Madame
Although you might have never heard of Lotusland, it is a very well-known garden. This year it has been mentioned, for example, by La Stampa, one of Italy’s biggest dailies, among places especially worth visiting in Santa Barbara, California, and on the website of San Francisco’s KQUED, which calls it ‘unforgettable’. In the article published by KQUED we find a quote from Mike Furner, who has worked as a gardener at Lotusland since 1979:
When Madame was trying to get a hold of one of the gardeners, she would almost sing out their names. She’d be going, ‘Chaaaarlieeee’ or ‘Mr. Tiiiilst.'
When Mr. Furner says ‘Madame’ he is thinking of Ms. Ganna Walska, the Pole who established Lotusland in 1946, after putting her efforts to become an opera diva on hold. The musical fashion in which she summoned the gardeners was an echo of her career as a singer, or rather her failed one. But that did not stop Walska from insisting on being called Madame, as if she was an accomplished actress or opera singer.

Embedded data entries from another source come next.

[src/rtl/regfile_rename_pkg.sv]
// Shared constants for the rename-aware architectural register file.
package regfile_rename_pkg;

    localparam int REG_WIDTH  = 5;
    localparam int DATA_WIDTH = 32;
    localparam int ROB_WIDTH  = 4;

    localparam logic [DATA_WIDTH-1:0] ZERO_DATA  = '0;
    localparam logic [ROB_WIDTH-1:0]  NO_REORDER = '0;

    localparam logic TRUE  = 1'b1;
    localparam logic FALSE = 1'b0;

endpackage

[src/rtl/regfile_read_port.sv]
// One source-operand read port: selects the stored rename state of a register
// and overrides it with a same-cycle retiring result when the tags match.
module regfile_read_port
    import regfile_rename_pkg::*;
#(
    parameter int NUM_REGS = 32,
    parameter int DATA_W   = DATA_WIDTH,
    parameter int TAG_W    = ROB_WIDTH
) (
    input  logic [REG_WIDTH-1:0]             src,
    input  logic [NUM_REGS-1:0][DATA_W-1:0]  reg_values,
    input  logic [NUM_REGS-1:0]              reg_busy,
    input  logic [NUM_REGS-1:0][TAG_W-1:0]   reg_tags,
    input  logic                             bypass_enable,
    input  logic [REG_WIDTH-1:0]             commit_rd,
    input  logic [DATA_W-1:0]                commit_value,
    input  logic [TAG_W-1:0]                 commit_reorder,
    output logic                             busy,
    output logic [TAG_W-1:0]                 reorder,
    output logic [DATA_W-1:0]                value
);

    logic              stored_busy;
    logic [TAG_W-1:0]  stored_tag;
    logic [DATA_W-1:0] stored_value;
    logic              bypass_hit;

    always_comb begin
        stored_busy  = FALSE;
        stored_tag   = TAG_W'(NO_REORDER);
        stored_value = DATA_W'(ZERO_DATA);
        if (src != '0) begin
            stored_busy  = reg_busy[src];
            stored_tag   = reg_tags[src];
            stored_value = reg_values[src];
        end
    end

    // A stale commit (older tag than the pending writer) must not unmask the
    // register, so the bypass only fires on an exact tag match.
    assign bypass_hit = bypass_enable && (commit_rd == src) && (src != '0)
                        && (commit_reorder == stored_tag);

    always_comb begin
        busy    = stored_busy;
        reorder = stored_tag;
        value   = stored_value;
        if (bypass_hit) begin
            busy    = FALSE;
            reorder = TAG_W'(NO_REORDER);
            value   = commit_value;
        end
    end

endmodule

[src/rtl/regfile_rename.sv]
// Architectural register file with per-register busy bit and youngest-writer
// ROB tag, fed by decoder renames and ROB commits, cleared on flush.
module regfile_rename
    import regfile_rename_pkg::*;
#(
    parameter int NUM_REGS = 32,
    parameter int DATA_W   = DATA_WIDTH,
    parameter int TAG_W    = ROB_WIDTH
) (
    input  logic                 in_clk,
    input  logic                 in_rst,
    input  logic                 in_rdy,
    input  logic                 in_flush_enable,
    input  logic                 in_decoder_rename_enable,
    input  logic [REG_WIDTH-1:0] in_decoder_rd,
    input  logic [TAG_W-1:0]     in_decoder_reorder,
    input  logic [REG_WIDTH-1:0] in_decoder_rs,
    input  logic [REG_WIDTH-1:0] in_decoder_rt,
    output logic                 out_decoder_rs_busy,
    output logic                 out_decoder_rt_busy,
    output logic [TAG_W-1:0]     out_decoder_rs_reorder,
    output logic [TAG_W-1:0]     out_decoder_rt_reorder,
    output logic [DATA_W-1:0]    out_decoder_rs_value,
    output logic [DATA_W-1:0]    out_decoder_rt_value,
    input  logic                 in_rob_commit_enable,
    input  logic [REG_WIDTH-1:0] in_rob_commit_rd,
    input  logic [DATA_W-1:0]    in_rob_commit_value,
    input  logic [TAG_W-1:0]     in_rob_commit_reorder
);

    logic [NUM_REGS-1:0][DATA_W-1:0] value_q;
    logic [NUM_REGS-1:0]             busy_q;
    logic [NUM_REGS-1:0][TAG_W-1:0]  tag_q;

    logic bypass_enable;

    assign bypass_enable = in_rob_commit_enable && in_rdy;

    // Per register: commit writes the value first, then flush clears rename
    // state, else a rename claims it, else a matching commit releases it.
    // x0 is only ever touched by reset, so it stays zero and never busy.
    always_ff @(posedge in_clk) begin
        if (!in_rst) begin
            for (int i = 0; i < NUM_REGS; i++) begin
                value_q[i] <= DATA_W'(ZERO_DATA);
                busy_q[i]  <= FALSE;
                tag_q[i]   <= TAG_W'(NO_REORDER);
            end
        end else if (in_rdy) begin
            for (int i = 1; i < NUM_REGS; i++) begin
                if (in_rob_commit_enable && (in_rob_commit_rd == REG_WIDTH'(i))) begin
                    value_q[i] <= in_rob_commit_value;
                end
                if (in_flush_enable) begin
                    busy_q[i] <= FALSE;
                    tag_q[i]  <= TAG_W'(NO_REORDER);
                end else if (in_decoder_rename_enable
                             && (in_decoder_rd == REG_WIDTH'(i))) begin
                    busy_q[i] <= TRUE;
                    tag_q[i]  <= in_decoder_reorder;
                end else if (in_rob_commit_enable
                             && (in_rob_commit_rd == REG_WIDTH'(i))
                             && (tag_q[i] == in_rob_commit_reorder)) begin
                    busy_q[i] <= FALSE;
                    tag_q[i]  <= TAG_W'(NO_REORDER);
                end
            end
        end
    end

    regfile_read_port #(
        .NUM_REGS (NUM_REGS),
        .DATA_W   (DATA_W),
        .TAG_W    (TAG_W)
    ) u_rs_port (
        .src            (in_decoder_rs),
        .reg_values     (value_q),
        .reg_busy       (busy_q),
        .reg_tags       (tag_q),
        .bypass_enable  (bypass_enable),
        .commit_rd      (in_rob_commit_rd),
        .commit_value   (in_rob_commit_value),
        .commit_reorder (in_rob_commit_reorder),
        .busy           (out_decoder_rs_busy),
        .reorder        (out_decoder_rs_reorder),
        .value          (out_decoder_rs_value)
    );

    regfile_read_port #(
        .NUM_REGS (NUM_REGS),
        .DATA_W   (DATA_W),
        .TAG_W    (TAG_W)
    ) u_rt_port (
        .src            (in_decoder_rt),
        .reg_values     (value_q),
        .reg_busy       (busy_q),
        .reg_tags       (tag_q),
        .bypass_enable  (bypass_enable),
        .commit_rd      (in_rob_commit_rd),
        .commit_value   (in_rob_commit_value),
        .commit_reorder (in_rob_commit_reorder),
        .busy           (out_decoder_rt_busy),
        .reorder        (out_decoder_rt_reorder),
        .value          (out_decoder_rt_value)
    );

endmodule

[config.mk]
export PLATFORM = sky130hd
export DESIGN_NAME = regfile_rename
export DESIGN_NICKNAME = d
export VERILOG_FILES = /design/src/rtl/regfile_rename_pkg.sv /design/src/rtl/regfile_read_port.sv /design/src/rtl/regfile_rename.sv
export SDC_FILE = /design/constraint.sdc
export NUM_CORES = 2
export LEC_CHECK = 0
export BUFFER_PORTS_ARGS = -buffer_cell sky130_fd_sc_hd__clkbuf_2
export CAP_MARGIN = 30
export CORE_ASPECT_RATIO = 1.1
export CORE_MARGIN = 1
export CORE_UTILIZATION = 50
export CTS_BUF_LIST = sky130_fd_sc_hd__clkbuf_8
export DETAILED_ROUTE_END_ITERATION = 16
export PLACE_DENSITY = 0.66
export SLEW_MARGIN = 30
export SYNTH_ARGS = -nofsm -noshare
export SYNTH_HDL_FRONTEND = slang
export SYNTH_SLANG_ARGS = --single-unit
[constraint.sdc]
create_clock -name in_clk -period 4.6 [get_ports in_clk]
set_clock_uncertainty 0.05 [all_clocks]
set_input_delay 0.92 -clock in_clk [delete_from_list [all_inputs] [get_ports in_clk]]
set_output_delay 0.92 -clock in_clk [all_outputs]
set_load 0.1 [all_outputs]
## Word-level counts from Yosys, hierarchy flattened

Index checks and enable logic that the tools add are counted.

- Output and inout port bits: 74
- Input port bits: 66
- Word-level logic and storage cells: 597
- Register bits after elaboration: 1147

- Order comparisons: 2
- Reductions and logical operators: 195
- Equality and inequality tests: 97
- Multiplexer cells: 210

Operators with widths:

| operator | count |
|---|---|
| two-way mux 4 bit | 99 |
| binary-select mux 32 bit (select 5 bit) | 2 |
| two-way mux 32 bit | 6 |
| equality test 5 bit (second input constant) | 32 |
| equality test 4 bit | 33 |
| AND reduction 2 bit | 62 |
| logical AND 1 bit | 100 |
| two-way mux 1 bit | 99 |
| nonzero test 3 bit | 31 |
| equality test 5 x 4 -> 1 bit (second input constant) | 16 |
| binary-select mux 4 bit (select 5 bit) | 2 |
| equality test 5 x 3 -> 1 bit (second input constant) | 8 |
| equality test 5 x 2 -> 1 bit (second input constant) | 4 |
| < comparator 5 x 6 -> 1 bit (second input constant) | 2 |
| binary-select mux 1 bit (select 5 bit) | 2 |
| equality test 5 x 1 -> 1 bit (second input constant) | 2 |
| equality test 5 bit | 2 |
| nonzero test 5 bit | 2 |

## Logic depth before layout (Yosys ltp)

- Depth in word-level cells: 6
- Depth in mapped cells: 12

## Modules after synthesis

Synthesis repeated with hierarchy kept, for this count alone.

- Cells, all modules: 6794
- Area, all modules: 63681.1 um^2

By module, submodules not included:

| module | cells each | area an instance (um^2) | times used |
|---|---|---|---|
| regfile_rename | 5500 | 43181.4 | 1 |
| regfile_read_port | 647 | 10249.8 | 2 |

## Worst setup path before layout

No wires, ideal clock.

- Kind: input to output
- Start: input port in_decoder_rs[1]
- End: output port out_decoder_rs_busy
- Path buffers: 6
- Slack: -1429 ps
- Data required time: 3630 ps
- Stages: 10
- Arrival: 5059 ps
- Cell sequence: buf_2 > buf_4 > buf_2 > buf_2 > clkbuf_1 > clkbuf_1 > mux4_2 > mux4_2 > nand2_1 > a21boi_0

- Cells in the longest elaborated chain, start to end: 6
- Elaborated cells on any way between the ends: 13
- Classes of those cells: eq/ne: 2; mux: 7; reduce/logical: 4

RTL lines:

| item | RTL line | text |
|---|---|---|
| from (decl) | regfile_rename.sv:17 | `input logic [REG_WIDTH-1:0] in_decoder_rs,` |
| binary-select mux 4 bit (select 5 bit) | regfile_read_port.sv:34 | `stored_tag = reg_tags[src];` |
| two-way mux 4 bit (not written as such) | regfile_read_port.sv:34 |  |
| two-way mux 4 bit | regfile_read_port.sv:32 | `if (src != '0) begin` |
| equality test 4 bit | regfile_read_port.sv:42 | `&& (commit_reorder == stored_tag);` |
| logical AND 1 bit | regfile_read_port.sv:42 |  |
| two-way mux 1 bit * | regfile_read_port.sv:48 | `if (bypass_hit) begin` |
| to (decl) | regfile_rename.sv:19 | `output logic out_decoder_rs_busy,` |

Mark *: on every way between the ends. The rest lies on a longest branch, timed or not. The select of a mux whose other input is x is not followed.

## Worst setup path after layout

- Start: register tag_q[125] (netlist bit)
- End: output port out_decoder_rt_value[1]

- Cells in the longest elaborated chain, start to end: 6

RTL lines:

| item | RTL line | text |
|---|---|---|
| from (decl) | regfile_rename.sv:33 | `logic [NUM_REGS-1:0][TAG_W-1:0] tag_q;` |
| from (signal, indexed assignment) | regfile_rename.sv:47 | `tag_q[i] <= TAG_W'(NO_REORDER);` |
| from (signal, indexed assignment) | regfile_rename.sv:56 | `tag_q[i] <= TAG_W'(NO_REORDER);` |
| from (signal, indexed assignment) | regfile_rename.sv:60 | `tag_q[i] <= in_decoder_reorder;` |
| binary-select mux 4 bit (select 5 bit) | regfile_read_port.sv:34 |  |
| two-way mux 4 bit (not written as such) | regfile_read_port.sv:34 |  |
| two-way mux 4 bit | regfile_read_port.sv:32 |  |
| equality test 4 bit | regfile_read_port.sv:42 |  |
| logical AND 1 bit | regfile_read_port.sv:42 |  |
| two-way mux 32 bit | regfile_read_port.sv:48 |  |
| to (decl) | regfile_rename.sv:24 | `output logic [DATA_W-1:0] out_decoder_rt_value,` |

No other way between the ends. The select of a mux whose other input is x is not followed.

==> metrics.md <==
| Metric | Value |
|---|---|
| Status | `finished with violations` |
| Failing checks | `negative setup slack` |
| Tcrit/Tclk final | `105%` |
| Crit path max-delay cell type | `mux4_2` |
| Fin Hold WS | `around 0.42 ns` |
| Vias | `55.8k` |
| Worst setup EP type | `output pin` |
| CTS Buf Count | `192` |
| DIE WIDTH | `between 300 and 400 um` |
| Cell Rows | `approximately 140` |
| Tot Pwr | `0.0214 W` |
| LEAKAGE | `~24 nW` |
| Maximum vdd drop | `about 330 uV` |
| Area Overhead vs Synth | `14.2%` |
| Post-route ant nets | `0` |
| Post-synthesis instance total | `6721` |
| Initial antenna violation count | `7` |
| RSZ-0062 raised after global routing | `true` |
| Global-route wire length before repair | `approximately 360000 um` |
| Setup Viol. Count Final | `64` |
| Post-synth EDFFs | `0` |
| H-tree levels | `4` |
| Share of cells above drive strength 1 | `24.0%` |
| Max frequency | `approximately 210 MHz` |
| Clk root buf | `clkbuf_8` |
| Crit path max fanout | `8` |
| Final Worst Setup Slack | `-0.245 ns` |
| CTS tree | `yes` |
| Crit Path Category | `flop to output pin` |
| CP arrival | `3.88 ns` |
| Final slew viol count | `0` |
| Post-Route Utilization | `between 50% and 60%` |
| Seq/Total Area, Yosys | `a little over a third` |
| Synth Register Bits | `about 1.1k` |
| I/O Buffers | `139` |
| CP Launch Type | `flop` |
| Chip Height | `~380 um` |
| Vias in the first global route | `approximately 54k` |
| PD cells | `~290 nW/um^2` |
| Overall routing resource usage | `37.9%` |
| Asr flop ratio synth | `0%` |
| Clock Tree Buf Depth | `3` |
| Yosys warns | `0` |
| Detailed Routing Iterations Pass 1 | `6` |
| Reg clk slew, reported paths | `~0.06 ns` |
| Max-cap violations | `0` |
| Final GP Congestion | `around 1` |
| Post-synth cell types | `between 60 and 70` |
| Worst hold path class | `flop to flop` |
| DR vias/cell | `about 6.6` |
| Worst path max stage delay | `between 0.4 and 0.5 ns` |
| GRT Residual Overflow | `0` |
| Average wire per standard cell | `between 20 and 30 um` |
| Hold_buf cts | `0` |
| Final wirelength | `~250000 um` |
| DIE AREA | `~130000 um^2` |
| Largest net degree at the start of global routing | `roughly 140` |
| CTS sink cnt | `1147` |
| Iter 0 DRT Violations | `roughly 7.6k` |
| Req. time, crit path | `between 3 and 4 ns` |
| Worst-Margin Slew | `between 1 and 1.5 ns` |
| Post-Syn Area | `63900 um^2` |
| Synth Flop Type | `dfxtp_1` |
| Core ar. | `127000 um^2` |
| # IOs | `140` |
| DRC viols | `0` |
| Filler instances | `roughly 11k` |
| Min Tclk post-route | `~4.8 ns` |
| Detailed Place HPWL | `145000 um` |
| Initial core utilization | `about half` |
| Synth Net Count | `slightly below 7k` |
| Endpoints failing hold | `0` |
| Crit-path cells | `mux4_2 -> mux2i_1 -> nand3_1 -> o311ai_4 -> xnor2_2 -> nor4_4 -> buf_12 -> buf_6 -> buf_6 -> mux2_4 -> buf_12` |
| Relative slew slack | `24.2%` |
| Worst-Skew Late Latency | `just over 0.9 ns` |
| Nets | `6741` |
| Mean Syn Cell Area | `~9.5 um^2` |
==> cell type report <==
| type | count | area [um^2] | area share [%] |
|---|---|---|---|
| tap | 1668 | 2090 | 2.86 |
| clock inverter | 103 | 514 | 0.705 |
| sequential | 1147 | 23000 | 31.6 |
| inverter | 17 | 68.8 | 0.0943 |
| timing repair buffer | 423 | 5070 | 6.96 |
| clock buffer | 238 | 3280 | 4.49 |
| antenna | 4 | 10.0 | 0.0137 |
| multi-input combinational | 4894 | 38900 | 53.3 |
==> Yosys cell counts, types with 58 or more instances <==
library cell  instances  area share [%]
mux2_2              151             2.7
a21oi_1              69            0.54
a22oi_1             128             1.5
dfxtp_1            1147              36
nor2b_1             167             1.6
mux4_2              623              22
xnor2_1              78             1.1
nor2_1              204             1.2
a21boi_0            993              12
xor2_1               58            0.80
nand2_1            2085              12
clkbuf_1            545             3.2
a22o_1               67            0.92
==> metal layers <==
metal / wire [um] / part of all wire (%) / track usage (%) / vias to the layer above
met1: 89400 / 36 / 47.3 / 27200
met4: 19600 / 7.9 / 26.4 / 8
met3: 28400 / 11 / 9.35 / 1105
li1: - / - / - / 23600
met2: 110000 / 45 / 57.5 / 3885
met5: 64 / 0.026 / 0 / -
==> worst max-delay path, delay by kind of cell, from the launching register on <==
kind | cells | cell delay, ns
buf+inv | 4 | 0.67
compound gates | 1 | 0.15
simple gates | 2 | 0.53
xor+xnor | 1 | 0.15
flops | 1 | 0.35
mux | 3 | 1.07
==> placed cells by master (no fill, tap or decap), types with 8 or more instances in the layout <==
cell type / n
mux2i_1: 49
clkbuf_2: 55
clkinv_2: 12
mux4_2: 626
nand2_2: 30
mux2_4: 52
and3_1: 9
dfxtp_2: 33
nor2_4: 31
o31ai_1: 8
xor2_1: 58
o21a_1: 10
nand4_1: 14
buf_12: 150
a22o_1: 67
nand2b_1: 15
xnor2_1: 76
nand3_1: 32
clkbuf_8: 239
nor3_1: 11
nor2_1: 170
mux2_2: 123
dfxtp_1: 1107
o41ai_1: 19
a21oi_1: 69
buf_4: 202
a21boi_0: 992
a22oi_1: 127
inv_1: 92
nor2b_1: 161
nand2_1: 2055
==> path summary, 6_finish.rpt <==
path / start / to / slack [ns] / cells after the start
worst max-delay path: tag_q[125]$_SDFFE_PN0P_ / out_decoder_rt_value[1] / -0.25 / 11
worst min-delay path: value_q[478]$_SDFFE_PN0P_ / value_q[478]$_SDFFE_PN0P_ / 0.42 / 2
worst max register to register: tag_q[59]$_SDFFE_PN0P_ / tag_q[59]$_SDFFE_PN0P_ / 2.84 / 7
worst min register to register: value_q[478]$_SDFFE_PN0P_ / value_q[478]$_SDFFE_PN0P_ / 0.42 / 2
==> flip-flops by register name (all words and copies together), names as in the netlist <==
| signal | flops |
|---|---|
| tag_q | 124 |
| value_q | 992 |
| busy_q | 31 |
==> cell families (layout without fill, tap and decap cells) <==
kind of cell	count (synthesis)	count (layout)	share of synthesized area, %
AOI/OAI and AO/OA	1339	1339	15.7
xor gates and xnor gates	136	136	1.86
buffers and inverters	680	781	4.27
DFF	1147	1147	35.9
muxes	856	856	26.2
other	0	4	0
and+or+nand+nor	2563	2563	16.1
==> what timing repair did <==
| action | in CTS | in global routing |
|---|---|---|
| pin swaps | 10 | 10 |
| setup buffers | 13 | 2 |
| cloned | 2 | 2 |
| resized for setup | 71 | 49 |
| setup endpoints to repair | 69 | 68 |
==> power by group <==
part	switching (W)	leakage (nW)	internal, W
clock network	0.00440	2.23	0.00475
logic	0.00143	12.8	0.000819
registers	0.0000300	9.26	0.00997
==> stage by stage <==
step | cell area [um^2] | TNS [ns] | worst slack [ns] | cells
floorplan | 64100 | -1.39 | -0.493 | 6721
global placement | 68500 | -13.04 | -0.304 | 8133
detailed placement | 68500 | -12.74 | -0.268 | 8133
CTS | 72700 | -12.70 | -0.266 | 8487
global route | 72900 | -15.35 | -0.322 | 8492
finish | 72900 | -10.17 | -0.245 | 8494
(Power assumes the default switching activity.)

This and other such extravagancies were symptomatic of Walska’s vibrant character which is said to have found its reflection in her exuberant design of Lotusland.
The 37-acre area, including a house and cottage where Walska used to reside, is divided into over a dozen themed parts, for example, the Blue Garden contains only plants with blue foliage and the Cycad Garden where you can find an extensive collection of various cycads, unusual palm-like plants that were most widespread long, long ago in the days when the dinosaurs still roamed the Earth. Among the greenery one can discover fantastic decorations Walska had had set up, like a fountain made from giant clam shells or the blue-green glass slag that lines the pathways. All of it came together, each millimetre of it was designed.

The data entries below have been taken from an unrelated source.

`config.mk`:
```
export PLATFORM = sky130hd
export DESIGN_NAME = het_hop_scheduler
export DESIGN_NICKNAME = d
export VERILOG_FILES = /design/src/rtl/het_hop_scheduler.sv
export SDC_FILE = /design/constraint.sdc
export NUM_CORES = 1
export LEC_CHECK = 0
export ABC_CLOCK_PERIOD_IN_PS = 5100
export BUFFER_PORTS_ARGS = -buffer_cell sky130_fd_sc_hd__buf_4
export CAP_MARGIN = 15
export CELL_PAD_IN_SITES_DETAIL_PLACEMENT = 1
export CELL_PAD_IN_SITES_GLOBAL_PLACEMENT = 2
export CORE_MARGIN = 4
export CORE_UTILIZATION = 30
export DETAILED_ROUTE_END_ITERATION = 8
export PLACE_DENSITY = 0.62
export SLEW_MARGIN = 40
export SYNTH_ARGS = -nofsm -noshare
export SYNTH_HDL_FRONTEND = slang
export SYNTH_SLANG_ARGS = --single-unit
```
`constraint.sdc`:
```
create_clock -name clk -period 5.1 [get_ports clk]
set_input_delay 1.02 -clock clk [delete_from_list [all_inputs] [get_ports clk]]
set_output_delay 1.02 -clock clk [all_outputs]
set_load 0.02 [all_outputs]
```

Madame was able to afford the great expenses of creating this one-of-a-kind garden thanks to a near-legendary series of profitable marriages– among her six husbands were the incredibly rich Harold McCormick and Alec Cochran as well as the Russian count Arcadie d’Eingorn.
Citizen Walska
Her relationship with McCormick, a Chicago press mogul, and his backing of her unsuccessful attempts to become an operatic singer is said to have inspired one of the themes in Orson Well’s famous film Citizen Kane, namely that of Kane supporting his second wife’s hopeless vocal career. McCormick abundantly sponsored voice lessons for Walska and, as a big supporter of the Chicago Opera Company, was able to install her as the star of its 1920 production of Ruggero Leoncavallo's Zazà. And yet, Walska never got to perform. On the eve of the premiere, the show was cancelled. According to one version of events (there are a few), the conductor refused to put up with her awful singing.
Some viewed this outcome as beneficial to Madame, as it most probably prevented her from repeating the fiasco of her earlier stage exploits. In Elsa Schiaparelli: A Biography by Meryle Secrest, one of the many books to mention Walska’s spectacular misfortunes as a singer, you find the following description of her 1918 performance of Fedora in Havana, during which she sang completely off key (the noted fashion designer Schiaparelli was in attendance):
(…) Cuban audiences were notorious for letting their feelings be known right away. Walska soldiered on. The catcalls and jeers became well-aimed ammunition. Was it flowers or rotten tomatoes? We shall never know. (…) Then act two began, the audience was making so much noise Walska could not be heard. People were standing up and shouting, about to storm the stage.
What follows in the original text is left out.